This article was published in Scientific American’s former blog network and reflects the views of the author, not necessarily those of Scientific American


When my daughter Ava was a few months old, my uncle presented us with a piece of paper that traced her lineage back 12 generations through the direct paternal line. I followed the names and hometowns backwards from New York City, where Ava was born, to Toronto, where my family lives, to the small towns in Ontario and upstate New York where Jeremiahs, Jacobs and Abrahams had lived and died over four centuries. Finally the list ended, or rather began, in New Amsterdam, where our ur-ancestor came ashore in the 1620s. My uncle gave the year of his birth, in the Netherlands as 1607, 400 years before Ava’s birth in 2007. His name was Abraham Pieterszen.

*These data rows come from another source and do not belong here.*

**src/rtl/snake_round_ctrl_if.sv**
```systemverilog
// Bundles the round controller's strobes, button levels and datapath results.
// master = the side driving tick/buttons/results; slave = the controller itself.
interface snake_round_ctrl_if #(
  parameter int SCORE_W = 4
);
  logic               tick;
  logic               start;
  logic               pause;
  logic               hit1;
  logic               hit2;
  logic               eat1;
  logic               eat2;
  logic               step;
  logic               init_pos;
  logic               grow1;
  logic               grow2;
  logic               freeze;
  logic [SCORE_W-1:0] score1;
  logic [SCORE_W-1:0] score2;
  logic [1:0]         count;
  logic [1:0]         winner;
  logic [2:0]         state;

  modport master (
    output tick, start, pause, hit1, hit2, eat1, eat2,
    input  step, init_pos, grow1, grow2, freeze,
    input  score1, score2, count, winner, state
  );

  modport slave (
    input  tick, start, pause, hit1, hit2, eat1, eat2,
    output step, init_pos, grow1, grow2, freeze,
    output score1, score2, count, winner, state
  );
endinterface

```
**src/rtl/snake_round_ctrl.sv**
```systemverilog
// Round/step sequencer for the two-player snake game: turns update ticks into
// step strobes, runs countdown/play/pause/over phases and keeps round scores.
module snake_round_ctrl #(
  parameter int TICKS_PER_STEP  = 4,
  parameter int COUNTDOWN_STEPS = 3,
  parameter int WIN_SCORE       = 5,
  parameter int SCORE_W         = 4
) (
  input  logic               clk,
  input  logic               rst,
  snake_round_ctrl_if.slave  bus
);

  localparam int TC_W = (TICKS_PER_STEP > 1) ? $clog2(TICKS_PER_STEP) : 1;
  localparam logic [TC_W-1:0]    TC_LAST    = TC_W'(TICKS_PER_STEP - 1);
  localparam logic [SCORE_W-1:0] WIN_VAL    = SCORE_W'(WIN_SCORE);
  localparam logic [1:0]         COUNT_LOAD = 2'(COUNTDOWN_STEPS);

  typedef enum logic [2:0] {
    S_IDLE   = 3'd0,
    S_INIT   = 3'd1,
    S_COUNT  = 3'd2,
    S_PLAY   = 3'd3,
    S_EVAL   = 3'd4,
    S_PAUSED = 3'd5,
    S_OVER   = 3'd6
  } state_t;

  state_t             r_state, w_state_next;
  logic [TC_W-1:0]    r_tc, w_tc_next, w_tc_inc;
  logic [1:0]         r_count, w_count_next;
  logic [SCORE_W-1:0] r_score1, w_score1_next, w_score1_inc;
  logic [SCORE_W-1:0] r_score2, w_score2_next, w_score2_inc;
  logic [1:0]         r_winner, w_winner_next;
  logic               r_step, w_step_next;
  logic               r_init_pos, w_init_pos_next;
  logic               r_grow1, w_grow1_next;
  logic               r_grow2, w_grow2_next;
  logic               r_freeze, w_freeze_next;
  logic               r_start_d, r_pause_d;
  logic               w_start_edge, w_pause_edge, w_boundary;

  // Edge registers reset high so a button held through reset needs a release first.
  assign w_start_edge = bus.start & ~r_start_d;
  assign w_pause_edge = bus.pause & ~r_pause_d;
  assign w_boundary   = bus.tick && (r_tc == TC_LAST);
  assign w_tc_inc     = w_boundary ? '0 : r_tc + 1'b1;
  assign w_score1_inc = r_score1 + 1'b1;
  assign w_score2_inc = r_score2 + 1'b1;

  always_comb begin
    w_state_next    = r_state;
    w_tc_next       = r_tc;
    w_count_next    = r_count;
    w_score1_next   = r_score1;
    w_score2_next   = r_score2;
    w_winner_next   = r_winner;
    w_step_next     = 1'b0;
    w_init_pos_next = 1'b0;
    w_grow1_next    = 1'b0;
    w_grow2_next    = 1'b0;
    case (r_state)
      S_IDLE: begin
        w_tc_next = '0;
        if (w_start_edge) begin
          w_state_next  = S_INIT;
          w_score1_next = '0;
          w_score2_next = '0;
          w_winner_next = 2'b00;
        end
      end
      S_INIT: begin
        w_init_pos_next = 1'b1;
        w_count_next    = COUNT_LOAD;
        w_tc_next       = '0;
        w_state_next    = S_COUNT;
      end
      S_COUNT: begin
        if (bus.tick) w_tc_next = w_tc_inc;
        if (w_boundary) begin
          if (r_count <= 2'd1) begin
            w_count_next = 2'd0;
            w_state_next = S_PLAY;
          end else begin
            w_count_next = r_count - 2'd1;
          end
        end
      end
      S_PLAY: begin
        // A pause edge wins over a coincident boundary; tc is left untouched.
        if (w_pause_edge) begin
          w_state_next = S_PAUSED;
        end else begin
          if (bus.tick) w_tc_next = w_tc_inc;
          if (w_boundary) begin
            w_step_next  = 1'b1;
            w_state_next = S_EVAL;
          end
        end
      end
      S_EVAL: begin
        if (bus.tick) w_tc_next = w_tc_inc;
        if (bus.hit1 && bus.hit2) begin
          w_state_next = S_INIT;
        end else if (bus.hit1) begin
          w_score2_next = w_score2_inc;
          if (w_score2_inc == WIN_VAL) begin
            w_state_next  = S_OVER;
            w_winner_next = 2'b10;
          end else begin
            w_state_next = S_INIT;
          end
        end else if (bus.hit2) begin
          w_score1_next = w_score1_inc;
          if (w_score1_inc == WIN_VAL) begin
            w_state_next  = S_OVER;
            w_winner_next = 2'b01;
          end else begin
            w_state_next = S_INIT;
          end
        end else begin
          w_grow1_next = bus.eat1;
          w_grow2_next = bus.eat2;
          w_state_next = S_PLAY;
        end
      end
      S_PAUSED: begin
        if (w_pause_edge) w_state_next = S_PLAY;
      end
      S_OVER: begin
        w_tc_next = '0;
        if (w_start_edge) begin
          w_state_next  = S_INIT;
          w_score1_next = '0;
          w_score2_next = '0;
          w_winner_next = 2'b00;
        end
      end
      default: begin
        w_state_next = S_IDLE;
      end
    endcase
    w_freeze_next = !((w_state_next == S_PLAY) || (w_state_next == S_EVAL));
  end

  always_ff @(posedge clk) begin
    if (rst) begin
      r_state    <= S_IDLE;
      r_tc       <= '0;
      r_count    <= 2'd0;
      r_score1   <= '0;
      r_score2   <= '0;
      r_winner   <= 2'b00;
      r_step     <= 1'b0;
      r_init_pos <= 1'b0;
      r_grow1    <= 1'b0;
      r_grow2    <= 1'b0;
      r_freeze   <= 1'b1;
      r_start_d  <= 1'b1;
      r_pause_d  <= 1'b1;
    end else begin
      r_state    <= w_state_next;
      r_tc       <= w_tc_next;
      r_count    <= w_count_next;
      r_score1   <= w_score1_next;
      r_score2   <= w_score2_next;
      r_winner   <= w_winner_next;
      r_step     <= w_step_next;
      r_init_pos <= w_init_pos_next;
      r_grow1    <= w_grow1_next;
      r_grow2    <= w_grow2_next;
      r_freeze   <= w_freeze_next;
      r_start_d  <= bus.start;
      r_pause_d  <= bus.pause;
    end
  end

  assign bus.step     = r_step;
  assign bus.init_pos = r_init_pos;
  assign bus.grow1    = r_grow1;
  assign bus.grow2    = r_grow2;
  assign bus.freeze   = r_freeze;
  assign bus.score1   = r_score1;
  assign bus.score2   = r_score2;
  assign bus.count    = r_count;
  assign bus.winner   = r_winner;
  assign bus.state    = r_state;

endmodule

```
**src/flat_wrapper.sv**
```systemverilog
// flat-port wrapper written by rule: the top's interface ports become plain ports
module snake_round_ctrl_flat 
#(
  parameter int TICKS_PER_STEP  = 4,
  parameter int COUNTDOWN_STEPS = 3,
  parameter int WIN_SCORE       = 5,
  parameter int SCORE_W         = 4
)
  (clk, rst, bus_tick, bus_start, bus_pause, bus_hit1, bus_hit2, bus_eat1, bus_eat2, bus_step, bus_init_pos, bus_grow1, bus_grow2, bus_freeze, bus_score1, bus_score2, bus_count, bus_winner, bus_state);
  snake_round_ctrl_if #(.SCORE_W(SCORE_W)) bus_i ();
  input  logic clk;
  input  logic rst;
  input wire logic [$bits(bus_i.tick)-1:0] bus_tick;
  input wire logic [$bits(bus_i.start)-1:0] bus_start;
  input wire logic [$bits(bus_i.pause)-1:0] bus_pause;
  input wire logic [$bits(bus_i.hit1)-1:0] bus_hit1;
  input wire logic [$bits(bus_i.hit2)-1:0] bus_hit2;
  input wire logic [$bits(bus_i.eat1)-1:0] bus_eat1;
  input wire logic [$bits(bus_i.eat2)-1:0] bus_eat2;
  output wire logic [$bits(bus_i.step)-1:0] bus_step;
  output wire logic [$bits(bus_i.init_pos)-1:0] bus_init_pos;
  output wire logic [$bits(bus_i.grow1)-1:0] bus_grow1;
  output wire logic [$bits(bus_i.grow2)-1:0] bus_grow2;
  output wire logic [$bits(bus_i.freeze)-1:0] bus_freeze;
  output wire logic [$bits(bus_i.score1)-1:0] bus_score1;
  output wire logic [$bits(bus_i.score2)-1:0] bus_score2;
  output wire logic [$bits(bus_i.count)-1:0] bus_count;
  output wire logic [$bits(bus_i.winner)-1:0] bus_winner;
  output wire logic [$bits(bus_i.state)-1:0] bus_state;
  assign bus_i.tick = bus_tick;
  assign bus_i.start = bus_start;
  assign bus_i.pause = bus_pause;
  assign bus_i.hit1 = bus_hit1;
  assign bus_i.hit2 = bus_hit2;
  assign bus_i.eat1 = bus_eat1;
  assign bus_i.eat2 = bus_eat2;
  assign bus_step = bus_i.step;
  assign bus_init_pos = bus_i.init_pos;
  assign bus_grow1 = bus_i.grow1;
  assign bus_grow2 = bus_i.grow2;
  assign bus_freeze = bus_i.freeze;
  assign bus_score1 = bus_i.score1;
  assign bus_score2 = bus_i.score2;
  assign bus_count = bus_i.count;
  assign bus_winner = bus_i.winner;
  assign bus_state = bus_i.state;
  snake_round_ctrl #(.TICKS_PER_STEP(TICKS_PER_STEP), .COUNTDOWN_STEPS(COUNTDOWN_STEPS), .WIN_SCORE(WIN_SCORE), .SCORE_W(SCORE_W)) u_core (.clk(clk), .rst(rst), .bus(bus_i));
endmodule
```
**config.mk**
```make
export PLATFORM = sky130hd
export DESIGN_NAME = snake_round_ctrl_flat
export DESIGN_NICKNAME = d
export VERILOG_FILES = /design/src/rtl/snake_round_ctrl_if.sv /design/src/rtl/snake_round_ctrl.sv /design/src/flat_wrapper.sv
export SDC_FILE = /design/constraint.sdc
export NUM_CORES = 1
export LEC_CHECK = 0
export CAP_MARGIN = 20
export CORE_ASPECT_RATIO = 1.4
export CORE_MARGIN = 1.5
export CORE_UTILIZATION = 50
export DETAILED_ROUTE_END_ITERATION = 7
export PLACE_DENSITY = 0.82
export SKIP_CTS_REPAIR_TIMING = 1
export SLEW_MARGIN = 20
export SYNTH_ARGS = -nofsm -noshare
export SYNTH_HDL_FRONTEND = slang
export SYNTH_SLANG_ARGS = --single-unit
```
**constraint.sdc**
```tcl
create_clock -name clk -period 2.8 [get_ports clk]
set_clock_uncertainty 0.2 [all_clocks]
set_input_delay 0.56 -clock clk [delete_from_list [all_inputs] [get_ports clk]]
set_output_delay 0.56 -clock clk [all_outputs]
set_load 0.01 [all_outputs]
```
==> reports/metrics.yaml <==
flow_run:
  cap_violations: 0
global_routing:
  grt_use_total_pct: 24.05
  grt_overflow: 0
  grt_pass1_wl_mm: 5.520
  grt_pass1_vias: 1277
  grt_max_degree: 15
  grt_antenna_before_repair: 0
status:
  status: "finished, final reports clean"
sta:
  setup_viol: 0
  fin_crit_sh_pct: 81.90
  max_freq_ghz: 0.4361
  rsz0062_at_grt: "false"
  holdWs_ps: 291.2
  min_period_ps: 2293
  max_slew_margin_pct: 61.85
  fin_setup_tns_ps: 0
  worst_pin_slew_ps: 566.3
  slew_viol_final: 0
  finalHoldViolCount: 0
layout:
  syn_to_final_growth_pct: 27.31
  drive_gt1_share_pct: 9.804
  nets: 219
  num_antenna_cells: 0
  fillers: 211
setup_path:
  setup.worst_path.class: "register to output pin"
  crit_required_ps: 2040
  worst_ep_arrival_time_ps: 1530
  worst_path_largest_cell_delay_ps: 620
  path_buf_inv: 1
  crit_path_top_delay_cell: "clkdlybuf4s50_1"
  cp_top_family: "buffers and inverters"
  crit_path_end_kind: "output pin"
  worst_setup_path_start_kind: "register"
  crit_chain: "clkdlybuf4s50_1"
  crit_path_max_fanout: 11
place:
  portBuffers: 28
  gp_congestion: 0.9211
  dpl.hpwl_mm: 2.462
synthesis:
  async_reset_ff_share_pct: 0
  ys_top_cells_by_count: "dfxtp_1 (24), a21oi_1 (18), nor2_1 (15)"
  synth_top_area_share_pct: 34.72
  yosysTopAreaCell: "dfxtp_1"
  synth_seq_cells: 24
  syn-num-nets: 187
  synth.most_common_cell: "dfxtp_1"
  synth-main-ff-cell: "dfxtp_1"
  synthDistinctLibCells: 43
  yosys_warnings: 0
  avgSynthCellArea_um2: 7.999
  synth_edf_count: 0
  synth_area_um2: 1384
  synth_area_leaders: "dfxtp_1 (35%), a21oi_1 (6.5%), ha_1 (4.5%)"
  ys_seq_area_share_pct: 34.72
  syn_inst: 173
power_and_ir_drop:
  powerDensity_nw_per_um2: 374.5
  cellLeakagePower_uw: 0.0006773
  p_clk_share_pct: 28.8
  p_sw_uw: 179.3
  switching_share_pct: 27.17
  p_seq_share_pct: 54.0
  vdd_drop_max_mv: 0.2793
  internal_power_uw: 480.5
  power_frac_comb_pct: 17.2
clock_network:
  cts_root_buf: "clkbuf_4"
  htreeDepth: 1
  clk_pin_slew_worst_paths_ps: 140
  cts_made_buffers: 3
  cts_buffer_depth: 2
  cts.sinks: 24
  cts_tree: "yes"
  insertion_delay_ps: 330
floorplan:
  rows: 22
  coreArea_um2: 2615
  dieArea_um2: 3097
  start_util_pct: 52.92
  die_y_um: 65.25
  boundaryPins: 29
  die_w_um: 47.46
routing:
  wl_per_cell_um: 13.48
  num_vias: 1381
  wl_mm: 3.234
  vias_per_cell: 5.754
  wl_met3_um: 118
  wl_met1_mm: 1.276
  route.top_layer_used: "met4"
  drc: 0
  drt_pre_antenna_iters: 4
  route.met2.wl_mm: 1.790
  drt_first_iter_violations: 34
  ant_nets: 0
hold_path:
  hold_class: "register to register"
## cell usage in the layout, fill, tap and decap left out, types with 4 or more instances in the layout
cell and count:
clkdlybuf4s50_1 28, o21ai_0 12, buf_4 6, nor3_1 4
nand2b_1 8, o21a_1 4, inv_1 6, a31oi_1 4
nor2_1 15, dfxtp_1 24, a21oi_1 18, nor2b_1 8
nand2_1 14, ha_1 5
## layer usage
layer  vias to the layer above  global-route usage (%)
met4                         0                   9.028
li1                        683                       -
met2                        39                   42.40
met1                       654                   27.65
met5                         -                       0
met3                         5                   3.297
## cell families (layout without fill, tap and decap cells)
group / after synthesis / after routing / synth area share, %
xor gates and xnor gates: 1 / 1 / 0.6330
buffers and inverters: 13 / 44 / 3.707
AOI/OAI and AO/OA: 52 / 52 / 24.32
muxes: 1 / 1 / 0.7234
DFF: 24 / 24 / 34.72
adders and majority gates: 5 / 5 / 4.521
and+or+nand+nor: 77 / 77 / 31.37
## power groups by stage
stage	sequential, µW	clock, µW	combinational (µW)
finish	356	190	114
global route	358	209	126
CTS	357	196	113
detailed placement	364	0	112
global placement	364	0	109
floorplan	366	0	64.5
## cell type report
type	instances	area, µm²	share of cell area, %
Multi-Input combinational cell	136	852.1	48.37
Inverter	6	22.52	1.278
Clock buffer	4	36.28	2.060
Timing Repair Buffer	34	325.3	18.47
Tap cell	36	45.04	2.557
Sequential cell	24	480.5	27.27
## worst paths after layout
path,from,endpoint,slack [ps],cells past startpoint
setup / recovery,u_core.bus.state[0],bus_state[0],510,1
hold / removal,u_core.r_tc[1],u_core.r_tc[1],290,2
setup reg to reg,u_core.bus.state[2],u_core.bus.score1[2],570,7
hold reg to reg,u_core.r_tc[1],u_core.r_tc[1],290,2
## registers in the layout, summed over array words and instances (netlist names), 2 cells and up
register / flops
u_core.bus.score1: 4
u_core.bus.state: 3
u_core.bus.winner: 2
u_core.bus.count: 2
u_core.bus.score2: 4
u_core.r_tc: 2
## stage by stage
stage / cell area, µm² / utilization, % / total power, µW / setup WS (ps) / std cells
detailed placement: 1725 / 65.98 / 476.5 / 193.4 / 236
finish: 1762 / 67.37 / 659.7 / 506.9 / 240
CTS: 1762 / 67.37 / 665.9 / 495.5 / 240
global placement: 1725 / 65.98 / 472.9 / 234.2 / 236
floorplan: 1384 / - / 430.8 / 738.7 / 173
global route: 1762 / 67.37 / 693.6 / 405.6 / 240
(Power assumes the default switching activity.)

In July of this year, The New York Times ran an elaborate feature story celebrating Abraham the miller, whose descendents took on the surname Van Dusen. Here was The Paper of Record validating our direct ancestor, the forebear of two presidents – Martin van Buren and Franklin Delano Roosevelt – and the patriarch to one of the original New York dynasties. It felt, briefly, like getting an invitation to Hyannis Port for a Kennedy family reunion. I received congratulatory emails from friends: "I didn’t know you descended from such prominent stock," wrote one. Another announced, "I can’t believe how important you are."

Upon reflection, I’m not.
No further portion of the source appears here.